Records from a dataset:
**config.mk**
```make
export PLATFORM = sky130hd
export DESIGN_NAME = pipe_run_ctrl
export DESIGN_NICKNAME = d
export VERILOG_FILES = /design/src/rtl/run_ctrl_pkg.sv /design/src/rtl/btn_sync_pulse.sv /design/src/rtl/pipe_run_ctrl.sv
export SDC_FILE = /design/constraint.sdc
export NUM_CORES = 1
export LEC_CHECK = 0
export CAP_MARGIN = 15
export CORE_AREA = 2 2 102 104
export CTS_BUF_LIST = sky130_fd_sc_hd__clkbuf_8
export CTS_CLUSTER_DIAMETER = 200
export DETAILED_ROUTE_END_ITERATION = 6
export DIE_AREA = 0 0 104 106
export PLACE_DENSITY = 0.84
export SYNTH_ARGS = -nofsm -noshare
export SYNTH_HDL_FRONTEND = slang
export SYNTH_SLANG_ARGS = --single-unit
```
**constraint.sdc**
```tcl
create_clock -name clock -period 4.1 [get_ports clock]
set_input_delay 0.82 -clock clock [delete_from_list [all_inputs] [get_ports clock]]
set_output_delay 0.82 -clock clock [all_outputs]
set_load 0.02 [all_outputs]
```
**src/rtl/run_ctrl_pkg.sv**
```systemverilog
// run_ctrl_pkg: shared state encoding and mode constants for the run controller
package run_ctrl_pkg;
  typedef enum logic [1:0] {HALT = 2'd0, RUN = 2'd1, BURST = 2'd2} run_state_t;
  localparam logic [1:0] MODE_FULL  = 2'd0;
  localparam logic [1:0] MODE_SLOW  = 2'd1;
  localparam logic [1:0] MODE_STEP  = 2'd2;
  localparam logic [1:0] MODE_BURST = 2'd3;
endpackage

```
**src/rtl/btn_sync_pulse.sv**
```systemverilog
// btn_sync_pulse: synchronise, debounce and turn an active-low button press into a one-clock pulse
module btn_sync_pulse #(
  parameter int DEB_CYCLES = 500_000
) (
  input  logic clock,
  input  logic reset,
  input  logic btn_n,
  output logic press
);
  localparam int CW = $clog2(DEB_CYCLES) + 1;
  localparam logic [CW-1:0] LAST = CW'(DEB_CYCLES - 1);
  logic [1:0]    r_sync;
  logic [CW-1:0] r_cnt;
  logic          r_level;
  logic          r_prev;
  logic          r_arm;
  logic          r_press;
  logic          w_diff;
  assign w_diff = r_sync[1] != r_level;
  assign press  = r_press;
  // synchroniser starts low so a key held through reset never arms; press needs a released sample first
  always_ff @(posedge clock or posedge reset)
    if (reset) begin
      r_sync  <= 2'b00;
      r_cnt   <= '0;
      r_level <= 1'b1;
      r_prev  <= 1'b1;
      r_arm   <= 1'b0;
      r_press <= 1'b0;
    end else begin
      r_sync  <= {r_sync[0], btn_n};
      r_arm   <= r_arm | r_sync[1];
      r_prev  <= r_level;
      r_press <= r_arm & r_prev & ~r_level;
      if (!w_diff) r_cnt <= '0;
      else if (r_cnt == LAST) begin
        r_cnt   <= '0;
        r_level <= r_sync[1];
      end else r_cnt <= r_cnt + CW'(1);
    end
endmodule

```
**src/rtl/pipe_run_ctrl.sv**
```systemverilog
// pipe_run_ctrl: single-clock cpu enable generator with run, slow, step, burst, breakpoint and halt
module pipe_run_ctrl import run_ctrl_pkg::*; #(
  parameter int RUN_DIV    = 50_000_000,
  parameter int DEB_CYCLES = 500_000,
  parameter int PC_WIDTH   = 16,
  parameter int CNT_WIDTH  = 16
) (
  input  logic                 clock,
  input  logic                 reset,
  input  logic [1:0]           mode,
  input  logic                 step_btn_n,
  input  logic [CNT_WIDTH-1:0] burst_len,
  input  logic                 bp_en,
  input  logic [PC_WIDTH-1:0]  bp_addr,
  input  logic [PC_WIDTH-1:0]  pc,
  input  logic                 halt_req,
  output logic                 cpu_en,
  output logic                 running,
  output logic                 bp_hit,
  output logic [CNT_WIDTH-1:0] cycle_count,
  output logic [1:0]           state
);
  localparam int DW = $clog2(RUN_DIV);
  localparam logic [DW-1:0] DIV_LAST = DW'(RUN_DIV - 1);
  run_state_t           r_state;
  logic                 r_cpu_en;
  logic                 r_running;
  logic                 r_bp_hit;
  logic                 r_resume;
  logic [CNT_WIDTH-1:0] r_cycle_count;
  logic [CNT_WIDTH-1:0] r_burst_cnt;
  logic [DW-1:0]        r_div;
  logic [1:0]           r_mode_q;
  logic                 w_press;
  logic                 w_tick;
  logic                 w_bp;
  logic                 w_mode_chg;
  btn_sync_pulse #(.DEB_CYCLES(DEB_CYCLES)) u_btn (
    .clock (clock),
    .reset (reset),
    .btn_n (step_btn_n),
    .press (w_press)
  );
  assign w_tick      = (mode != MODE_SLOW) || (r_div == DIV_LAST);
  assign w_bp        = bp_en && (pc == bp_addr) && !r_resume;
  assign w_mode_chg  = mode != r_mode_q;
  assign cpu_en      = r_cpu_en;
  assign running     = r_running;
  assign bp_hit      = r_bp_hit;
  assign cycle_count = r_cycle_count;
  assign state       = r_state;
  // run-control FSM: priority halt_req > breakpoint > press/mode change > tick
  always_ff @(posedge clock or posedge reset)
    if (reset) begin
      r_state       <= HALT;
      r_cpu_en      <= 1'b0;
      r_running     <= 1'b0;
      r_bp_hit      <= 1'b0;
      r_resume      <= 1'b0;
      r_cycle_count <= '0;
      r_burst_cnt   <= '0;
      r_div         <= '0;
      r_mode_q      <= MODE_FULL;
    end else begin
      r_cpu_en <= 1'b0;
      r_mode_q <= mode;
      case (r_state)
        HALT: begin
          r_div <= '0;
          if (w_press && !halt_req) begin
            r_bp_hit <= 1'b0;
            r_resume <= 1'b1;
            if (mode == MODE_STEP) begin
              r_cpu_en      <= 1'b1;
              r_resume      <= 1'b0;
              r_cycle_count <= r_cycle_count + CNT_WIDTH'(1);
            end else if (mode != MODE_BURST) begin
              r_state   <= RUN;
              r_running <= 1'b1;
            end else if (burst_len != '0) begin
              r_burst_cnt <= burst_len;
              r_state     <= BURST;
              r_running   <= 1'b1;
            end
          end
        end
        RUN, BURST: begin
          r_div <= w_tick ? '0 : r_div + DW'(1);
          if (halt_req || (w_tick && w_bp) || w_press || w_mode_chg) begin
            r_state   <= HALT;
            r_running <= 1'b0;
            r_bp_hit  <= r_bp_hit | (!halt_req && w_tick && w_bp);
          end else if (w_tick) begin
            r_cpu_en      <= 1'b1;
            r_resume      <= 1'b0;
            r_cycle_count <= r_cycle_count + CNT_WIDTH'(1);
            if (r_state == BURST) begin
              r_burst_cnt <= r_burst_cnt - CNT_WIDTH'(1);
              if (r_burst_cnt == CNT_WIDTH'(1)) begin
                r_state   <= HALT;
                r_running <= 1'b0;
              end
            end
          end
        end
        default: begin
          r_state   <= HALT;
          r_running <= 1'b0;
        end
      endcase
    end
endmodule

```
==> results of run 1 <==
cells in the final DEF (no fill, tap or decap), types with 4 or more instances in the layout:
cell type,count
nand3_1,27
xor2_1,38
clkbuf_8,9
dfrtp_1,90
o22ai_1,7
a31oi_1,6
nor2b_1,4
o21ai_0,10
ha_1,9
inv_1,17
or3_1,4
nand2b_1,5
nor4_1,8
xnor2_1,35
clkdlybuf4s50_1,75
and4_1,4
a211oi_1,5
a311oi_1,7
nor2_1,70
nor3_1,13
and3_1,20
nand2_1,35
buf_4,5
a21oi_1,9
nand4_1,21
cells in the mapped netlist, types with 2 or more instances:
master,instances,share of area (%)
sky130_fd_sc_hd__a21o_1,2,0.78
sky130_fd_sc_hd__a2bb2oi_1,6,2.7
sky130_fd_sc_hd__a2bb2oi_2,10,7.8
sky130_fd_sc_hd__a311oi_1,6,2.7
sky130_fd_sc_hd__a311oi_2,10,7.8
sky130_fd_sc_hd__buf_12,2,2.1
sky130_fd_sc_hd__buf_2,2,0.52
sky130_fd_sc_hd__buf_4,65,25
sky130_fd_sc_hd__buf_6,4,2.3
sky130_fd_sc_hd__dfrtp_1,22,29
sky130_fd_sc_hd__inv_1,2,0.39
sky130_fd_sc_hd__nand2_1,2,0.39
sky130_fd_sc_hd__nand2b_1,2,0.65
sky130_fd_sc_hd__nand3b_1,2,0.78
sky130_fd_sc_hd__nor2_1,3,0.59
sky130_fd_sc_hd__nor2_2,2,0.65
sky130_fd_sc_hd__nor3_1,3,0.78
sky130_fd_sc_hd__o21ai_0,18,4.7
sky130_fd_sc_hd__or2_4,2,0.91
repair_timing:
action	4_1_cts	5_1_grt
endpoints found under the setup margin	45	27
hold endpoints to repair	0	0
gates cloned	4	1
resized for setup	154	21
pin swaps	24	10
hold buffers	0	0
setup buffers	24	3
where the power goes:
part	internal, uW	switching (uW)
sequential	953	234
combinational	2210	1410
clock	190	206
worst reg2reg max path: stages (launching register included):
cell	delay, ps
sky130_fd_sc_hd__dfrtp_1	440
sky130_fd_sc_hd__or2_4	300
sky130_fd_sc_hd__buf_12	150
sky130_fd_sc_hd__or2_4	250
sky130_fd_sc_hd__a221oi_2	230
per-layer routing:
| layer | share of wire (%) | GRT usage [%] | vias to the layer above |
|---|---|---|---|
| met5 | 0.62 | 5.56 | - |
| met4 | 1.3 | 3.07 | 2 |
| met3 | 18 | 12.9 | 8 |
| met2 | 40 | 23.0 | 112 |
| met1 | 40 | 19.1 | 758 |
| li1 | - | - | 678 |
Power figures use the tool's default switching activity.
==> config.mk <==
export PLATFORM = sky130hd
export DESIGN_NAME = hazard_scoreboard_flat
export DESIGN_NICKNAME = d
export VERILOG_FILES = /design/src/rtl/hazard_scoreboard_pkg.sv /design/src/rtl/hazard_scoreboard_if.sv /design/src/rtl/hazard_scoreboard_pend_counter.sv /design/src/rtl/hazard_scoreboard.sv /design/src/flat_wrapper.sv
export SDC_FILE = /design/constraint.sdc
export NUM_CORES = 1
export LEC_CHECK = 0
export CAP_MARGIN = 10
export CORE_UTILIZATION = 65
export CTS_CLUSTER_SIZE = 14
export DETAILED_ROUTE_END_ITERATION = 8
export PLACE_DENSITY = 0.86
export SYNTH_ARGS = -nofsm -noshare
export SYNTH_HDL_FRONTEND = slang
export SYNTH_SLANG_ARGS = --single-unit
==> constraint.sdc <==
create_clock -name clk -period 7.38 [get_ports clk]
set_input_delay 1.107 -clock clk [delete_from_list [all_inputs] [get_ports clk]]
set_output_delay 1.107 -clock clk [all_outputs]
set_load 0.01 [all_outputs]
==> src/rtl/hazard_scoreboard_pkg.sv <==
// hazard_pkg: shared defaults and types for the hazard scoreboard.
//   NREG_DEF / AW_DEF / LATW_DEF / NRD_DEF / WB_LAT_DEF : parameter defaults
//   LAT_ALU / LAT_LOAD : latency encodings driven on wr_lat by the decoder
//   regnum_t / lat_t   : register-number and latency field types
package hazard_pkg;

  localparam int NREG_DEF   = 32;
  localparam int AW_DEF     = 5;
  localparam int LATW_DEF   = 3;
  localparam int NRD_DEF    = 2;
  localparam int WB_LAT_DEF = 3;

  typedef logic [AW_DEF-1:0]   regnum_t;
  typedef logic [LATW_DEF-1:0] lat_t;

  localparam lat_t LAT_ALU  = 3'd1;
  localparam lat_t LAT_LOAD = 3'd2;

endpackage

==> src/rtl/hazard_scoreboard_if.sv <==
// hazard_scoreboard_if: ID-stage <-> scoreboard bundle.
//   master : ID stage, drives the instruction fields and flush, sees the verdict
//   slave  : scoreboard, returns stall/issue (combinational) and busy/stall_cnt
interface hazard_scoreboard_if
  import hazard_pkg::*;
#(
  parameter int AW   = AW_DEF,
  parameter int NRD  = NRD_DEF,
  parameter int LATW = LATW_DEF
);

  logic                   id_valid;
  logic [NRD-1:0][AW-1:0] rd_num;
  logic [NRD-1:0]         rd_used;
  logic                   wr_en;
  logic [AW-1:0]          wr_num;
  logic [LATW-1:0]        wr_lat;
  logic                   flush;
  logic                   stall;
  logic                   issue;
  logic                   busy;
  logic [31:0]            stall_cnt;

  modport master (
    output id_valid, rd_num, rd_used, wr_en, wr_num, wr_lat, flush,
    input  stall, issue, busy, stall_cnt
  );

  modport slave (
    input  id_valid, rd_num, rd_used, wr_en, wr_num, wr_lat, flush,
    output stall, issue, busy, stall_cnt
  );

endinterface

==> src/rtl/hazard_scoreboard_pend_counter.sv <==
// pend_counter: one register's result-latency countdown.
//   clk, rst  : clock, synchronous active-high reset (clears the count)
//   load_en   : an instruction writing this register issues this cycle
//   load_lat  : its latency in cycles
//   pend      : current countdown; nonzero means the value is not yet readable
//   pend_nxt  : value the countdown takes at the next edge (ignoring rst)
// The issue cycle itself is the first latency cycle, so a latency L leaves
// L-1 visible in the cycle after issue: ALU (1) never blocks a consumer,
// a load (2) blocks exactly one.
module pend_counter
  import hazard_pkg::*;
#(
  parameter int LATW = LATW_DEF
) (
  input  logic            clk,
  input  logic            rst,
  input  logic            load_en,
  input  logic [LATW-1:0] load_lat,
  output logic [LATW-1:0] pend,
  output logic [LATW-1:0] pend_nxt
);

  localparam logic [LATW-1:0] ZERO = {LATW{1'b0}};
  localparam logic [LATW-1:0] ONE  = {{(LATW-1){1'b0}}, 1'b1};

  logic [LATW-1:0] pend_r;
  logic [LATW-1:0] dec_s;
  logic [LATW-1:0] ld_dec_s;
  logic [LATW-1:0] nxt_s;

  function automatic logic [LATW-1:0] sat_dec(input logic [LATW-1:0] v);
    if (v != ZERO) begin
      sat_dec = v - ONE;
    end else begin
      sat_dec = ZERO;
    end
  endfunction

  // Next count: decrement, and on a new write keep the later of old and new.
  always_comb begin
    dec_s    = sat_dec(pend_r);
    ld_dec_s = sat_dec(load_lat);
    nxt_s    = dec_s;
    if (load_en && (ld_dec_s > dec_s)) begin
      nxt_s = ld_dec_s;
    end else begin
      nxt_s = dec_s;
    end
  end

  // Countdown register.
  always_ff @(posedge clk) begin
    if (rst) begin
      pend_r <= ZERO;
    end else begin
      pend_r <= nxt_s;
    end
  end

  assign pend     = pend_r;
  assign pend_nxt = nxt_s;

endmodule

==> src/rtl/hazard_scoreboard.sv <==
// hazard_scoreboard: RAW interlock for an in-order ID stage.
//   clk, rst     : clock, synchronous active-high reset
//   hs (slave)   : id_valid, rd_num/rd_used (NRD sources), wr_en/wr_num/wr_lat,
//                  flush in; stall, issue (combinational), busy, stall_cnt
//                  (registered) out
// stall/issue look only at the current countdowns and the ID fields, never at
// their own outputs, so there is no combinational loop through the pipeline.
module hazard_scoreboard
  import hazard_pkg::*;
#(
  parameter int NREG   = NREG_DEF,
  parameter int AW     = AW_DEF,
  parameter int NRD    = NRD_DEF,
  parameter int LATW   = LATW_DEF,
  parameter int FWD_EN = 1,
  parameter int WB_LAT = WB_LAT_DEF
) (
  input  logic               clk,
  input  logic               rst,
  hazard_scoreboard_if.slave hs
);

  localparam logic [LATW-1:0] ZERO_LAT = {LATW{1'b0}};
  localparam logic [31:0]     CNT_MAX  = 32'hFFFF_FFFF;
  localparam logic [31:0]     CNT_ONE  = 32'h0000_0001;

  logic [LATW-1:0] pend_s     [NREG];
  logic [LATW-1:0] pend_nxt_s [NREG];
  logic [NRD-1:0]  hit_s;
  logic            stall_s;
  logic            issue_s;
  logic [LATW-1:0] load_lat_s;
  logic            busy_nxt_s;
  logic            busy_r;
  logic [31:0]     stall_cnt_r;

  // $0 is hardwired, so it can never be pending.
  assign pend_s[0]     = ZERO_LAT;
  assign pend_nxt_s[0] = ZERO_LAT;

  for (genvar r = 1; r < NREG; r++) begin : g_pend
    logic load_sel_s;
    assign load_sel_s = issue_s && hs.wr_en && (hs.wr_num == AW'(r));
    pend_counter #(.LATW(LATW)) u_pend (
      .clk      (clk),
      .rst      (rst),
      .load_en  (load_sel_s),
      .load_lat (load_lat_s),
      .pend     (pend_s[r]),
      .pend_nxt (pend_nxt_s[r])
    );
  end

  for (genvar p = 0; p < NRD; p++) begin : g_port
    assign hit_s[p] = hs.rd_used[p] && (pend_s[hs.rd_num[p]] != ZERO_LAT);
  end

  // Latency source: decoder-supplied with forwarding, fixed writeback otherwise.
  always_comb begin
    load_lat_s = ZERO_LAT;
    if (FWD_EN != 0) begin
      load_lat_s = hs.wr_lat;
    end else begin
      load_lat_s = LATW'(WB_LAT);
    end
  end

  // Issue decision; flush squashes the instruction and masks the stall.
  always_comb begin
    stall_s = 1'b0;
    issue_s = 1'b0;
    if (hs.id_valid && !hs.flush) begin
      stall_s = |hit_s;
      issue_s = ~(|hit_s);
    end else begin
      stall_s = 1'b0;
      issue_s = 1'b0;
    end
  end

  // busy reflects the countdowns that will be live after this edge.
  always_comb begin
    busy_nxt_s = 1'b0;
    for (int r = 0; r < NREG; r++) begin
      busy_nxt_s = busy_nxt_s | (pend_nxt_s[r] != ZERO_LAT);
    end
  end

  // busy register.
  always_ff @(posedge clk) begin
    if (rst) begin
      busy_r <= 1'b0;
    end else begin
      busy_r <= busy_nxt_s;
    end
  end

  // Saturating stall-cycle counter.
  always_ff @(posedge clk) begin
    if (rst) begin
      stall_cnt_r <= 32'h0000_0000;
    end else if (stall_s && (stall_cnt_r != CNT_MAX)) begin
      stall_cnt_r <= stall_cnt_r + CNT_ONE;
    end else begin
      stall_cnt_r <= stall_cnt_r;
    end
  end

  assign hs.stall     = stall_s;
  assign hs.issue     = issue_s;
  assign hs.busy      = busy_r;
  assign hs.stall_cnt = stall_cnt_r;

endmodule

**What needs to be done**: Quote the data above from the line containing "sky130_fd_sc_hd__nor2_1,3,0.59" to the line containing "li1 | - | - | 678 |", inclusive, and stop.

**Result below**:
sky130_fd_sc_hd__nor2_1,3,0.59
sky130_fd_sc_hd__nor2_2,2,0.65
sky130_fd_sc_hd__nor3_1,3,0.78
sky130_fd_sc_hd__o21ai_0,18,4.7
sky130_fd_sc_hd__or2_4,2,0.91
repair_timing:
action	4_1_cts	5_1_grt
endpoints found under the setup margin	45	27
hold endpoints to repair	0	0
gates cloned	4	1
resized for setup	154	21
pin swaps	24	10
hold buffers	0	0
setup buffers	24	3
where the power goes:
part	internal, uW	switching (uW)
sequential	953	234
combinational	2210	1410
clock	190	206
worst reg2reg max path: stages (launching register included):
cell	delay, ps
sky130_fd_sc_hd__dfrtp_1	440
sky130_fd_sc_hd__or2_4	300
sky130_fd_sc_hd__buf_12	150
sky130_fd_sc_hd__or2_4	250
sky130_fd_sc_hd__a221oi_2	230
per-layer routing:
| layer | share of wire (%) | GRT usage [%] | vias to the layer above |
|---|---|---|---|
| met5 | 0.62 | 5.56 | - |
| met4 | 1.3 | 3.07 | 2 |
| met3 | 18 | 12.9 | 8 |
| met2 | 40 | 23.0 | 112 |
| met1 | 40 | 19.1 | 758 |
| li1 | - | - | 678 |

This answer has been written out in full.